“Regular Worming treatment not effective” - says top Vet.

“Regular Worming treatment not effective” - says top Vet.

It is very clear that traditional worming treatments are advised in certain circumstances. Puppies, for example, will inherit parasite burden from their mothers and it is a good idea to use a veterinary wormer to treat this. 

However, for a very long time, people have been advised to regularly give worming treatment to their dogs, regardless of whether they have worms of not.

More and more people are now turning away from this advice and turning to alternative methods of managing worms and other parasites. Such as testing for worm count regularly, and using alternative intestinal supplements for their dogs.

One big reason behind this is that they don’t want to give unnecessary and harsh medication to their beloved pets, many people also have concerns about the environmental impact these treatments are having. Some spot treatments are showing up in the water supply. 

Now it seems, some top Vets and researchers agree and are speaking out against the industry.

Current Veterinary Worming Practices are “totally irresponsible”.

According to the www.vettimes.co.uk, at a recent BSAVA Congress there was a heated debate on the subject. 

Dr Whitehead, who is the international director of the Evidence-Based Veterinary Medicine Association claimed there was “clear” research evidence from eight different studies that indicated regular treatment was not effective.

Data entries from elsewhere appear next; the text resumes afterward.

<file path="config.mk">
export PLATFORM = sky130hd
export DESIGN_NAME = pipeline_core
export DESIGN_NICKNAME = d
export VERILOG_FILES = /design/src/hdl/cpu_types_pkg.sv /design/src/hdl/pipe_latch.sv /design/src/hdl/register_file.sv /design/src/hdl/decode_unit.sv /design/src/hdl/alu.sv /design/src/hdl/pipeline_core.sv
export VERILOG_INCLUDE_DIRS = /design/src /design/src/include
export SDC_FILE = /design/constraint.sdc
export NUM_CORES = 2
export LEC_CHECK = 0
export BUFFER_PORTS_ARGS = -buffer_cell sky130_fd_sc_hd__buf_2
export CORE_AREA = 8 8 425 427
export DETAILED_ROUTE_END_ITERATION = 6
export DIE_AREA = 0 0 433 435
export GPL_TIMING_DRIVEN = 0
export PLACE_DENSITY = 0.68
export SLEW_MARGIN = 20
export SYNTH_ARGS = -nofsm -noshare
export SYNTH_HDL_FRONTEND = slang
export SYNTH_SLANG_ARGS = --single-unit
</file>
<file path="constraint.sdc">
create_clock -name CLK -period 4.65 [get_ports CLK]
set_input_delay 0 -clock CLK [delete_from_list [all_inputs] [get_ports CLK]]
set_output_delay 0 -clock CLK [all_outputs]
set_load 0.05 [all_outputs]
</file>
**src/hdl/sifhPkg.sv**
```systemverilog
`default_nettype none

package sifhPkg;

    // bin index width, a pixel has 2**Nb bins
    parameter int NbDefault = 4;

    // threshold width, must exceed Nb
    parameter int NpDefault = 8;

    parameter int NcDefault = 8;       // bin count width
    parameter int PixelNumDefault = 8; // pixels per frame

    // frame sequencing
    typedef enum logic [1:0] {
        stIdle    = 2'd0, // waiting for frameStart
        stCollect = 2'd1, // bins arriving
        stDrain   = 2'd2, // last pixel still in the pipeline
        stDone    = 2'd3  // final write seen
    } frameState_e;

endpackage

`default_nettype wire
```
**src/hdl/peakIf.sv**
```systemverilog
`timescale 1ns/10ps
`default_nettype none

interface peakIf #(
    parameter int Nb = sifhPkg::NbDefault,
    parameter int Nc = sifhPkg::NcDefault,
    parameter int PixelNum = sifhPkg::PixelNumDefault,
    localparam int Pw = (PixelNum > 1) ? $clog2(PixelNum) : 1
);

    logic          valid; // one-cycle pulse per pixel
    logic [Nb-1:0] bin;   // winning bin
    logic [Nc-1:0] count; // count of the winning bin
    logic [Pw-1:0] pixel; // pixel the peak belongs to

    modport src (output valid, bin, count, pixel);
    modport dst (input valid, bin, count, pixel);

endinterface

`default_nettype wire

```
**src/hdl/sifhTop.sv**
```systemverilog
`timescale 1ns/10ps
`default_nettype none

module sifhTop #(
    parameter int Nb = sifhPkg::NbDefault,
    parameter int Np = sifhPkg::NpDefault,
    parameter int Nc = sifhPkg::NcDefault,
    parameter int PixelNum = sifhPkg::PixelNumDefault,
    localparam int Pw = (PixelNum > 1) ? $clog2(PixelNum) : 1
) (
    input  wire           clk,
    input  wire           res,
    input  wire           frameStart,
    input  wire           binValid,
    input  wire  [Nc-1:0] binCount,
    input  wire  [Pw-1:0] rdPixel,
    output logic          busy,
    output logic          frameDone,
    output logic [Nb-1:0] rdPeak,
    output logic [Np-1:0] rdThMinus,
    output logic [Np-1:0] rdThPlus,
    output logic [Np-1:0] rdCenter
);

    logic          collecting;
    logic          lastBin;
    logic          lastPixel;
    logic [Nb-1:0] binIdx;
    logic [Pw-1:0] pixelIdx;
    logic          wrEn;
    logic [Pw-1:0] wrPixel;
    logic [Nb-1:0] wrPeak;
    logic [Np-1:0] wrThMinus;
    logic [Np-1:0] wrThPlus;
    logic [Np-1:0] wrCenter;

    peakIf #(.Nb(Nb), .Nc(Nc), .PixelNum(PixelNum)) peak0 ();

    frameControl frameCtl0 (
        .clk(clk), .res(res), .frameStart(frameStart), .lastBin(lastBin),
        .lastPixel(lastPixel), .binValid(binValid), .wrEn(wrEn),
        .collecting(collecting), .busy(busy), .frameDone(frameDone)
    );

    pixelCounter #(.Nb(Nb), .PixelNum(PixelNum)) pixelCnt0 (
        .clk(clk), .res(res), .collecting(collecting), .binValid(binValid),
        .binIdx(binIdx), .pixelIdx(pixelIdx), .lastBin(lastBin), .lastPixel(lastPixel)
    );

    peakSearch #(.Nb(Nb), .Nc(Nc), .PixelNum(PixelNum)) peakSearch0 (
        .clk(clk), .res(res), .collecting(collecting), .binValid(binValid),
        .binCount(binCount), .binIdx(binIdx), .pixelIdx(pixelIdx), .lastBin(lastBin),
        .peak(peak0.src)
    );

    thresholdCalc #(.Nb(Nb), .Np(Np), .Nc(Nc), .PixelNum(PixelNum)) thCalc0 (
        .clk(clk), .res(res), .peak(peak0.dst), .wrEn(wrEn), .wrPixel(wrPixel),
        .wrPeak(wrPeak), .wrThMinus(wrThMinus), .wrThPlus(wrThPlus), .wrCenter(wrCenter)
    );

    thresholdTable #(.Nb(Nb), .Np(Np), .PixelNum(PixelNum)) thTable0 (
        .clk(clk), .res(res), .wrEn(wrEn), .wrPixel(wrPixel), .wrPeak(wrPeak),
        .wrThMinus(wrThMinus), .wrThPlus(wrThPlus), .wrCenter(wrCenter),
        .rdPixel(rdPixel), .rdPeak(rdPeak), .rdThMinus(rdThMinus),
        .rdThPlus(rdThPlus), .rdCenter(rdCenter)
    );

endmodule

`default_nettype wire

```
**src/hdl/thresholdTable.sv**
```systemverilog
`timescale 1ns/10ps
`default_nettype none

module thresholdTable #(
    parameter int Nb = sifhPkg::NbDefault,
    parameter int Np = sifhPkg::NpDefault,
    parameter int PixelNum = sifhPkg::PixelNumDefault,
    localparam int Pw = (PixelNum > 1) ? $clog2(PixelNum) : 1
) (
    input  wire           clk,
    input  wire           res,
    input  wire           wrEn,
    input  wire  [Pw-1:0] wrPixel,
    input  wire  [Nb-1:0] wrPeak,
    input  wire  [Np-1:0] wrThMinus,
    input  wire  [Np-1:0] wrThPlus,
    input  wire  [Np-1:0] wrCenter,
    input  wire  [Pw-1:0] rdPixel,
    output logic [Nb-1:0] rdPeak,
    output logic [Np-1:0] rdThMinus,
    output logic [Np-1:0] rdThPlus,
    output logic [Np-1:0] rdCenter
);

    logic [Nb-1:0] peakMem    [PixelNum];
    logic [Np-1:0] thMinusMem [PixelNum];
    logic [Np-1:0] thPlusMem  [PixelNum];
    logic [Np-1:0] centerMem  [PixelNum];

    always_ff @(posedge clk or negedge res) begin
        if (!res) begin
            for (int i = 0; i < PixelNum; i++) begin
                peakMem[i]    <= '0; // all pixels read zero after reset
                thMinusMem[i] <= '0;
                thPlusMem[i]  <= '0;
                centerMem[i]  <= '0;
            end
            rdPeak    <= '0;
            rdThMinus <= '0;
            rdThPlus  <= '0;
            rdCenter  <= '0;
        end else begin
            if (wrEn) begin
                peakMem[wrPixel]    <= wrPeak;
                thMinusMem[wrPixel] <= wrThMinus;
                thPlusMem[wrPixel]  <= wrThPlus;
                centerMem[wrPixel]  <= wrCenter;
            end
            rdPeak    <= peakMem[rdPixel]; // one cycle read latency
            rdThMinus <= thMinusMem[rdPixel];
            rdThPlus  <= thPlusMem[rdPixel];
            rdCenter  <= centerMem[rdPixel];
        end
    end

endmodule

`default_nettype wire

```
**src/hdl/thresholdCalc.sv**
```systemverilog
`timescale 1ns/10ps
`default_nettype none

module thresholdCalc #(
    parameter int Nb = sifhPkg::NbDefault,
    parameter int Np = sifhPkg::NpDefault,
    parameter int Nc = sifhPkg::NcDefault,
    parameter int PixelNum = sifhPkg::PixelNumDefault,
    localparam int Pw = (PixelNum > 1) ? $clog2(PixelNum) : 1
) (
    input  wire           clk,
    input  wire           res,
    peakIf.dst            peak,
    output logic          wrEn,
    output logic [Pw-1:0] wrPixel,
    output logic [Nb-1:0] wrPeak,
    output logic [Np-1:0] wrThMinus,
    output logic [Np-1:0] wrThPlus,
    output logic [Np-1:0] wrCenter
);

    localparam int Sh = Np - Nb; // log2 of the bin width

    // half window of one and a half bins
    localparam logic [Np-1:0] Sb = Np'(3) << (Sh - 1);
    localparam logic [Np-1:0] FullScale = '1;

    logic [Np-1:0] ch;
    logic [Np-1:0] thMinus;
    logic [Np-1:0] thPlus;
    logic [Np:0]   boundSum;

    assign ch = {peak.bin, {Sh{1'b0}}}; // scaled peak

    always_comb begin
        if (ch >= FullScale - Sb) begin
            thPlus  = FullScale; // window pinned at the top
            thMinus = FullScale - (Sb << 1);
        end else if (ch <= Sb) begin
            thMinus = '0; // pinned at zero
            thPlus  = Sb << 1;
        end else begin
            thPlus  = ch + Sb;
            thMinus = ch - Sb;
        end
    end

    assign boundSum = {1'b0, thMinus} + {1'b0, thPlus}; // one extra bit for the carry

    always_ff @(posedge clk) begin
        if (peak.valid) begin
            wrPixel   <= peak.pixel;
            wrPeak    <= peak.bin;
            wrThMinus <= thMinus;
            wrThPlus  <= thPlus;
            wrCenter  <= boundSum[Np:1];
        end
    end

    always_ff @(posedge clk or negedge res) begin
        if (!res) begin
            wrEn <= 1'b0;
        end else begin
            wrEn <= peak.valid; // results line up with wrEn
        end
    end

endmodule

`default_nettype wire

```
**src/hdl/peakSearch.sv**
```systemverilog
`timescale 1ns/10ps
`default_nettype none

module peakSearch #(
    parameter int Nb = sifhPkg::NbDefault,
    parameter int Nc = sifhPkg::NcDefault,
    parameter int PixelNum = sifhPkg::PixelNumDefault,
    localparam int Pw = (PixelNum > 1) ? $clog2(PixelNum) : 1
) (
    input  wire          clk,
    input  wire          res,
    input  wire          collecting,
    input  wire          binValid,
    input  wire [Nc-1:0] binCount,
    input  wire [Nb-1:0] binIdx,
    input  wire [Pw-1:0] pixelIdx,
    input  wire          lastBin,
    peakIf.src           peak
);

    logic          accept;
    logic          take;
    logic [Nc-1:0] bestCount;
    logic [Nb-1:0] bestBin;
    logic [Nc-1:0] newCount;
    logic [Nb-1:0] newBin;

    assign accept = collecting & binValid;

    // strictly greater, so the earlier bin keeps a tie
    assign take     = (binIdx == '0) || (binCount > bestCount);
    assign newCount = take ? binCount : bestCount;
    assign newBin   = take ? binIdx : bestBin;

    always_ff @(posedge clk) begin
        if (accept) begin
            bestCount <= newCount;
            bestBin   <= newBin;
        end
        if (accept && lastBin) begin
            // publish including the last bin itself
            peak.bin   <= newBin;
            peak.count <= newCount;
            peak.pixel <= pixelIdx;
        end
    end

    always_ff @(posedge clk or negedge res) begin
        if (!res) begin
            peak.valid <= 1'b0;
        end else begin
            peak.valid <= accept & lastBin; // one pulse per pixel
        end
    end

endmodule

`default_nettype wire

```
**src/hdl/pixelCounter.sv**
```systemverilog
`timescale 1ns/10ps
`default_nettype none

module pixelCounter #(
    parameter int Nb = sifhPkg::NbDefault,
    parameter int PixelNum = sifhPkg::PixelNumDefault,
    localparam int Pw = (PixelNum > 1) ? $clog2(PixelNum) : 1
) (
    input  wire           clk,
    input  wire           res,
    input  wire           collecting,
    input  wire           binValid,
    output logic [Nb-1:0] binIdx,
    output logic [Pw-1:0] pixelIdx,
    output logic          lastBin,
    output logic          lastPixel
);

    assign lastBin   = (binIdx == '1);
    assign lastPixel = (pixelIdx == Pw'(PixelNum - 1));

    always_ff @(posedge clk or negedge res) begin
        if (!res) begin
            binIdx   <= '0;
            pixelIdx <= '0;
        end else if (!collecting) begin
            binIdx   <= '0; // next frame starts at pixel 0, bin 0
            pixelIdx <= '0;
        end else if (binValid) begin
            binIdx <= binIdx + 1'b1; // wraps at the end of a pixel
            if (lastBin) begin
                pixelIdx <= lastPixel ? '0 : pixelIdx + 1'b1;
            end
        end
    end

endmodule

`default_nettype wire

```
**src/hdl/frameControl.sv**
```systemverilog
`timescale 1ns/10ps
`default_nettype none

module frameControl (
    input  wire  clk,
    input  wire  res,
    input  wire  frameStart,
    input  wire  lastBin,
    input  wire  lastPixel,
    input  wire  binValid,
    input  wire  wrEn,
    output logic collecting,
    output logic busy,
    output logic frameDone
);

    sifhPkg::frameState_e state;
    sifhPkg::frameState_e stateNext;

    logic finalBin;

    assign finalBin = binValid & lastBin & lastPixel; // last bin of last pixel

    always_comb begin
        stateNext = state;
        case (state)
            sifhPkg::stIdle:    if (frameStart) stateNext = sifhPkg::stCollect;
            sifhPkg::stCollect: if (finalBin)   stateNext = sifhPkg::stDrain;
            sifhPkg::stDrain:   if (wrEn)       stateNext = sifhPkg::stDone;
            default:                            stateNext = sifhPkg::stIdle;
        endcase
    end

    always_ff @(posedge clk or negedge res) begin
        if (!res) begin
            state     <= sifhPkg::stIdle;
            frameDone <= 1'b0;
        end else begin
            state     <= stateNext;
            frameDone <= (state == sifhPkg::stDone); // single pulse, back to idle
        end
    end

    assign collecting = (state == sifhPkg::stCollect);
    assign busy       = (state == sifhPkg::stCollect) || (state == sifhPkg::stDrain);

endmodule

`default_nettype wire

```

He urged delegates in attendance to remove regular worming treatments from their practices’ health plans, and said it was “not a good look” for the profession to be charging clients for a potentially ineffective service amid a cost of living crisis and the ongoing Competition and Markets Authority review process.

BVA response 

The head of the British Veterinary Association released a statement after the congress saying,

“We strongly encourage vets to consider the individual circumstance and risks of exposure of both the animal and their owners when prescribing or recommending parasiticides, and urge them to ensure owners know how to use and dispose of these medicines responsibly and safely.” 

So it’s clear, more people including Vets themselves are calling for a change in the way that worms and parasites in dogs and other animals are managed. 


You have choices and options

As with your own personal health and treatments, you have a choice. Whatever choice you make, that is your right and decision. We just wish that more people had access to the information they need to make that choice.

If you don’t want to give your dogs treatments they don’t need, just in case they get worms, you can regularly take a worm count test.

If you do want to give your dog regular treatment, either from the vet or an alternative worming option, it’s still a good idea to test for worms regularly to check that your current worming treatment is working.